By Justin Dahlheimer, First National Bank president

The increasing flow of digital information through our phones, TVs, and tablets is noise. It is distracting. We get emotional about it, make decisions based on those emotions, and they tend to be bad decisions based on the values we have. There is a time to consume what is out there, but we need to make less time for that, and we need to prioritize what information we consume, looking locally first, nationally and internationally last.

Even more deafening is the noise that comes from digital gossip. There are too many examples to list of situations where information spreads digitally based on speculation alone. Complicating it even further, many of these digital channels (Facebook, Twitter, Google, Instagram, etc) have developed advanced algorithms that subliminally slant the information you see. It is more important than ever to scrutinize the source of information and to actively support the good sources of information that do exist.

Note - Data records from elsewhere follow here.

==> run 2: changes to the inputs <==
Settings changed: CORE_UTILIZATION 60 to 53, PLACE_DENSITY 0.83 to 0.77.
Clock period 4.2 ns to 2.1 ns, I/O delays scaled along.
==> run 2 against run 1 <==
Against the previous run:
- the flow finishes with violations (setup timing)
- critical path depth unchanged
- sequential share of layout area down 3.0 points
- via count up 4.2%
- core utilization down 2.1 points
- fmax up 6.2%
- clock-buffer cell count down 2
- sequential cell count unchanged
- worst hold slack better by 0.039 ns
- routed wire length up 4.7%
**src/rtl/hbi_rd_seq_pkg.sv**
```systemverilog
// ============================================================================
// hbi_rd_seq_pkg : shared types and constants for the HBI read-beat sequencer
// Rev 1.0
// ============================================================================
`default_nettype none

package hbi_rd_seq_pkg;

  localparam int LAT_W = 8;
  localparam int SEL_W = 3;

  localparam int INIT_LAT_DEF = 16;
  localparam int SUB_LAT_DEF  = 8;

  localparam logic [SEL_W-1:0] SRC_PERPH = 3'd0;
  localparam logic [SEL_W-1:0] SRC_CRT   = 3'd1;
  localparam logic [SEL_W-1:0] SRC_HBI   = 3'd2;
  localparam logic [SEL_W-1:0] SRC_RC    = 3'd3;
  localparam logic [SEL_W-1:0] SRC_2DC   = 3'd4;
  localparam logic [SEL_W-1:0] SRC_DE    = 3'd5;

  typedef enum logic [2:0] {
    ST_IDLE  = 3'd0,
    ST_WAIT  = 3'd1,
    ST_DATA  = 3'd2,
    ST_STOPW = 3'd3,
    ST_TURN  = 3'd4
  } state_e;

endpackage

`default_nettype wire

```
**src/rtl/hbi_lat_timer.sv**
```systemverilog
// ============================================================================
// hbi_lat_timer : latency counter with loadable limit and terminal-count flag
// Rev 1.0
// ============================================================================
`default_nettype none

module hbi_lat_timer
  import hbi_rd_seq_pkg::*;
(
  input  logic             clk,
  input  logic             rst_n,
  input  logic             load,
  input  logic [LAT_W-1:0] limit,
  input  logic             clr,
  input  logic             inc,
  output logic             tc
);

  localparam logic [LAT_W-1:0] ONE = 1;

  logic [LAT_W-1:0] cnt_q, cnt_d;
  logic [LAT_W-1:0] limit_q, limit_d;

  always_comb begin
    limit_d = load ? limit : limit_q;
    cnt_d   = cnt_q;
    if (clr) begin
      cnt_d = '0;
    end else if (inc && (cnt_q != '1)) begin
      cnt_d = cnt_q + ONE;
    end
  end

  // Flags the clock whose increment lands the count on limit-1.
  assign tc = (cnt_q + ONE) >= (limit_q - ONE);

  always_ff @(posedge clk or negedge rst_n) begin
    if (!rst_n) begin
      cnt_q   <= '0;
      limit_q <= '0;
    end else begin
      cnt_q   <= cnt_d;
      limit_q <= limit_d;
    end
  end

endmodule

`default_nettype wire

```
**src/rtl/hbi_rd_seq.sv**
```systemverilog
// ============================================================================
// hbi_rd_seq : PCI target read-beat sequencer for the host bus output stage
// Rev 1.0
// ============================================================================
`default_nettype none

module hbi_rd_seq
  import hbi_rd_seq_pkg::*;
#(
  parameter int NSRC     = 6,
  parameter int INIT_LAT = INIT_LAT_DEF,
  parameter int SUB_LAT  = SUB_LAT_DEF
) (
  input  logic             hb_clk,
  input  logic             sys_reset_n,
  input  logic             rd_start,
  input  logic [SEL_W-1:0] src_sel,
  input  logic [NSRC-1:0]  src_rdy,
  input  logic             burst_ok,
  input  logic             frame_n,
  input  logic             irdy_n,
  output logic             devsel_n,
  output logic             trdy_n,
  output logic             stop_n,
  output logic             ad_oe,
  output logic             any_trdy_async,
  output logic [NSRC-1:0]  src_ack,
  output logic [7:0]       beat_cnt
);

  localparam logic [LAT_W-1:0] INIT_LIM = LAT_W'(INIT_LAT);
  localparam logic [LAT_W-1:0] SUB_LIM  = LAT_W'(SUB_LAT);

  state_e           state_q, state_d;
  logic [SEL_W-1:0] sel_q, sel_d;
  logic             devsel_n_q, devsel_n_d;
  logic             trdy_n_q, trdy_n_d;
  logic             stop_n_q, stop_n_d;
  logic             ad_oe_q, ad_oe_d;
  logic [NSRC-1:0]  src_ack_q, src_ack_d;
  logic [7:0]       beat_cnt_q, beat_cnt_d;

  logic             sel_rdy;
  logic             lat_clr;
  logic             lat_inc;
  logic             lat_tc;
  logic [LAT_W-1:0] lat_limit;

  assign sel_rdy        = src_rdy[sel_q];
  assign any_trdy_async = ((state_q == ST_WAIT) || (state_q == ST_DATA)) && sel_rdy;

  // First beat is bounded by the initial latency, later beats by the subsequent one.
  assign lat_limit = (beat_cnt_d == '0) ? INIT_LIM : SUB_LIM;

  hbi_lat_timer u_lat_timer (
    .clk   (hb_clk),
    .rst_n (sys_reset_n),
    .load  (lat_clr),
    .limit (lat_limit),
    .clr   (lat_clr),
    .inc   (lat_inc),
    .tc    (lat_tc)
  );

  always_comb begin
    state_d    = state_q;
    sel_d      = sel_q;
    devsel_n_d = devsel_n_q;
    trdy_n_d   = trdy_n_q;
    stop_n_d   = stop_n_q;
    ad_oe_d    = ad_oe_q;
    src_ack_d  = '0;
    beat_cnt_d = beat_cnt_q;
    lat_clr    = 1'b0;
    lat_inc    = 1'b0;

    case (state_q)
      ST_IDLE: begin
        if (rd_start) begin
          sel_d      = (int'(src_sel) >= NSRC) ? SRC_DE : src_sel;
          beat_cnt_d = '0;
          lat_clr    = 1'b1;
          devsel_n_d = 1'b0;
          trdy_n_d   = 1'b1;
          stop_n_d   = 1'b1;
          ad_oe_d    = 1'b0;
          state_d    = ST_WAIT;
        end
      end

      ST_WAIT: begin
        lat_inc = 1'b1;
        ad_oe_d = 1'b1;
        if (sel_rdy) begin
          trdy_n_d = 1'b0;
          state_d  = ST_DATA;
        end else if (lat_tc) begin
          stop_n_d = 1'b0;
          state_d  = ST_STOPW;
        end
      end

      ST_DATA: begin
        if (!irdy_n) begin
          src_ack_d[sel_q] = 1'b1;
          beat_cnt_d       = (beat_cnt_q == 8'hFF) ? beat_cnt_q : beat_cnt_q + 8'd1;
          lat_clr          = 1'b1;
          if (frame_n) begin
            trdy_n_d   = 1'b1;
            devsel_n_d = 1'b1;
            stop_n_d   = 1'b1;
            ad_oe_d    = 1'b0;
            state_d    = ST_TURN;
          end else if (!(burst_ok && sel_rdy)) begin
            trdy_n_d = 1'b1;
            if (!burst_ok) begin
              stop_n_d = 1'b0;
              state_d  = ST_STOPW;
            end else begin
              state_d  = ST_WAIT;
            end
          end
        end
      end

      ST_STOPW: begin
        if (frame_n) begin
          devsel_n_d = 1'b1;
          stop_n_d   = 1'b1;
          trdy_n_d   = 1'b1;
          ad_oe_d    = 1'b0;
          state_d    = ST_TURN;
        end
      end

      ST_TURN: begin
        state_d = ST_IDLE;
      end

      default: begin
        devsel_n_d = 1'b1;
        trdy_n_d   = 1'b1;
        stop_n_d   = 1'b1;
        ad_oe_d    = 1'b0;
        state_d    = ST_IDLE;
      end
    endcase
  end

  always_ff @(posedge hb_clk or negedge sys_reset_n) begin
    if (!sys_reset_n) begin
      state_q    <= ST_IDLE;
      sel_q      <= '0;
      devsel_n_q <= 1'b1;
      trdy_n_q   <= 1'b1;
      stop_n_q   <= 1'b1;
      ad_oe_q    <= 1'b0;
      src_ack_q  <= '0;
      beat_cnt_q <= '0;
    end else begin
      state_q    <= state_d;
      sel_q      <= sel_d;
      devsel_n_q <= devsel_n_d;
      trdy_n_q   <= trdy_n_d;
      stop_n_q   <= stop_n_d;
      ad_oe_q    <= ad_oe_d;
      src_ack_q  <= src_ack_d;
      beat_cnt_q <= beat_cnt_d;
    end
  end

  assign devsel_n = devsel_n_q;
  assign trdy_n   = trdy_n_q;
  assign stop_n   = stop_n_q;
  assign ad_oe    = ad_oe_q;
  assign src_ack  = src_ack_q;
  assign beat_cnt = beat_cnt_q;

endmodule

`default_nettype wire

```
File: src/rtl/int_seq.sv
// int_seq: 6502 interrupt/reset controller. It synchronises NMI/IRQ, raises a forced-BRK
// request, and once the core accepts, sequences the stack pushes and the vector fetch.
`default_nettype none

module int_seq #(
  parameter int          SYNC_STAGES = 2,
  parameter logic [15:0] VEC_NMI     = 16'hFFFA,
  parameter logic [15:0] VEC_RST     = 16'hFFFC,
  parameter logic [15:0] VEC_IRQ     = 16'hFFFE,
  parameter logic [7:0]  STACK_PAGE  = 8'h01
) (
  input  logic        i_clk,
  input  logic        i_rst_n,
  input  logic        i_nmi_n,
  input  logic        i_irq_n,
  input  logic        i_pflag_i,
  input  logic        i_start,
  input  logic        i_brk,
  input  logic        i_rdy,
  input  logic [15:0] i_pc,
  input  logic [7:0]  i_p,
  input  logic [7:0]  i_sp,
  input  logic [7:0]  i_rdata,
  output logic        o_int_req,
  output logic        o_busy,
  output logic [15:0] o_addr,
  output logic [7:0]  o_wdata,
  output logic        o_we,
  output logic        o_re,
  output logic        o_sp_dec,
  output logic        o_set_i,
  output logic [15:0] o_pc,
  output logic        o_pc_load
);

  localparam logic [2:0] c_IDLE = 3'd0;
  localparam logic [2:0] c_PCH  = 3'd1;
  localparam logic [2:0] c_PCL  = 3'd2;
  localparam logic [2:0] c_PSHP = 3'd3;
  localparam logic [2:0] c_VECL = 3'd4;
  localparam logic [2:0] c_VECH = 3'd5;

  logic [2:0]             state_q, state_d;
  logic                   rst_seq_q, rst_seq_d;
  logic                   brk_q, brk_d;
  logic [15:0]            vec_q, vec_d;
  logic [7:0]             lo_q, lo_d;
  logic [15:0]            pc_q, pc_d;
  logic                   pc_load_q, pc_load_d;
  logic                   nmi_pend_q, nmi_pend_d;
  logic [SYNC_STAGES-1:0] nmi_sync_q;
  logic [SYNC_STAGES-1:0] irq_sync_q;
  logic                   nmi_last_q;

  logic                   nmi_fall;
  logic                   irq_low;
  logic                   nmi_clr;

  assign nmi_fall  = nmi_last_q & ~nmi_sync_q[SYNC_STAGES-1];
  assign irq_low   = ~irq_sync_q[SYNC_STAGES-1];
  assign o_busy    = (state_q != c_IDLE);
  assign o_int_req = ~o_busy & (nmi_pend_q | (irq_low & ~i_pflag_i));
  assign o_pc      = pc_q;
  assign o_pc_load = pc_load_q;

  always_comb begin
    state_d   = state_q;
    rst_seq_d = rst_seq_q;
    brk_d     = brk_q;
    vec_d     = vec_q;
    lo_d      = lo_q;
    pc_d      = pc_q;
    pc_load_d = 1'b0;
    nmi_clr   = 1'b0;
    o_addr    = 16'h0000;
    o_wdata   = 8'h00;
    o_we      = 1'b0;
    o_re      = 1'b0;
    o_sp_dec  = 1'b0;
    o_set_i   = 1'b0;

    case (state_q)
      c_IDLE: begin
        if (i_start) begin
          brk_d   = i_brk;
          state_d = c_PCH;
        end
      end
      c_PCH: begin
        o_addr   = {STACK_PAGE, i_sp};
        o_wdata  = i_pc[15:8];
        o_we     = i_rdy & ~rst_seq_q;
        o_sp_dec = i_rdy;
        if (i_rdy) state_d = c_PCL;
      end
      c_PCL: begin
        o_addr   = {STACK_PAGE, i_sp};
        o_wdata  = i_pc[7:0];
        o_we     = i_rdy & ~rst_seq_q;
        o_sp_dec = i_rdy;
        if (i_rdy) state_d = c_PSHP;
      end
      c_PSHP: begin
        // Bit 5 always reads 1 on the stack; bit 4 tells software BRK from hardware.
        o_addr   = {STACK_PAGE, i_sp};
        o_wdata  = (i_p & 8'hEF) | 8'h20 | {3'b000, brk_q, 4'b0000};
        o_we     = i_rdy & ~rst_seq_q;
        o_sp_dec = i_rdy;
        if (i_rdy) begin
          state_d = c_VECL;
          vec_d   = rst_seq_q ? VEC_RST : (nmi_pend_q ? VEC_NMI : VEC_IRQ);
        end
      end
      c_VECL: begin
        o_addr  = vec_q;
        o_re    = 1'b1;
        o_set_i = i_rdy;
        if (i_rdy) begin
          lo_d    = i_rdata;
          nmi_clr = (vec_q == VEC_NMI);
          state_d = c_VECH;
        end
      end
      c_VECH: begin
        o_addr = vec_q + 16'd1;
        o_re   = 1'b1;
        if (i_rdy) begin
          pc_d      = {i_rdata, lo_q};
          pc_load_d = 1'b1;
          rst_seq_d = 1'b0;
          state_d   = c_IDLE;
        end
      end
      default: state_d = c_IDLE;
    endcase

    // A fresh NMI edge outranks the acknowledge of the previous one.
    nmi_pend_d = nmi_fall | (nmi_pend_q & ~nmi_clr);
  end

  always_ff @(posedge i_clk or negedge i_rst_n) begin
    if (!i_rst_n) begin
      state_q    <= c_PCH;
      rst_seq_q  <= 1'b1;
      brk_q      <= 1'b0;
      vec_q      <= VEC_RST;
      lo_q       <= 8'h00;
      pc_q       <= 16'h0000;
      pc_load_q  <= 1'b0;
      nmi_pend_q <= 1'b0;
      nmi_sync_q <= '1;
      irq_sync_q <= '1;
      nmi_last_q <= 1'b1;
    end else begin
      state_q    <= state_d;
      rst_seq_q  <= rst_seq_d;
      brk_q      <= brk_d;
      vec_q      <= vec_d;
      lo_q       <= lo_d;
      pc_q       <= pc_d;
      pc_load_q  <= pc_load_d;
      nmi_pend_q <= nmi_pend_d;
      nmi_sync_q <= {nmi_sync_q[SYNC_STAGES-2:0], i_nmi_n};
      irq_sync_q <= {irq_sync_q[SYNC_STAGES-2:0], i_irq_n};
      nmi_last_q <= nmi_sync_q[SYNC_STAGES-1];
    end
  end

endmodule

`default_nettype wire
--- config.mk ---
export PLATFORM = sky130hd
export DESIGN_NAME = spike_window_monitor
export DESIGN_NICKNAME = d
export VERILOG_FILES = /design/src/rtl/spike_window_monitor.sv
export SDC_FILE = /design/constraint.sdc
export NUM_CORES = 1
export LEC_CHECK = 0
export BUFFER_PORTS_ARGS = -buffer_cell sky130_fd_sc_hd__clkbuf_2
export CORE_ASPECT_RATIO = 0.7
export CORE_MARGIN = 2
export CORE_UTILIZATION = 50
export CTS_CLUSTER_DIAMETER = 80
export DETAILED_ROUTE_END_ITERATION = 8
export PLACE_DENSITY = 0.64
export SETUP_SLACK_MARGIN = 0.4
export SLEW_MARGIN = 0
export SYNTH_ARGS = -nofsm -noshare
export SYNTH_HDL_FRONTEND = slang
export SYNTH_SLANG_ARGS = --single-unit
--- constraint.sdc ---
create_clock -name clk_i -period 3.2 [get_ports clk_i]
set_input_delay 0.32 -clock clk_i [delete_from_list [all_inputs] [get_ports clk_i]]
set_output_delay 0.32 -clock clk_i [all_outputs]
set_load 0.02 [all_outputs]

Due to the ease that information flows, our local community has to not only fight division from within, but also divisive forces acting on it from the outside. I can point to past examples where events in our own community were misinterpreted on social media and created a reverberation so strong and distracting that it created resentment, and ultimately harmed the reputation of the community we love to call home. Online news sources are incentivized to push controversial issues that generate more website traffic, which increases their ad revenue. Unfortunately, often, the news that goes viral out of small communities is an exaggeration with a lack of context that would require more thoughtful journalism. Therefore, we must get to know the people and institutions around us so we can build the trust needed to know that what we are reading might not be the whole perspective.

The danger is in the division that is created, the forums for that division to remain, and the hindrance it puts on our local institutions that need cooperation among people of all political backgrounds. When our only view of our peers is what we see them post online, I worry about our ability to drown out that noise and see our fellow community members for the common values that brought them into the same community we both care about. Those common values are what forges the compromises that keep our community relevant, invest in our local resources, and build towards shared success.

Tips to limit the noise:

  • Embrace your sources of local news. I look forward to our School Newsletter and our Local Newspaper. Support them; help them bring us accurate information. It is ironic that Facebook has been complaining that there are not enough local news sources, when our time we have spent on their app has led to the downfall of great local journalism. We need to take action to change that trend.

  • Turn off your notifications on your smartphones. Don’t be at its beck and call. Instead, schedule your time to be in that space. Make that time short.

  • Attend community meetings and community events. There are plenty. They are free. We keep an ongoing list of them at and you can build real, meaningful relationships. Bring kids to them so we can teach their importance to our future generations.

  • Promote positive stories. If you are not seeing enough positive news online, start looking for it and promoting it. Fill up our social media feeds with all the good things that are going on around us!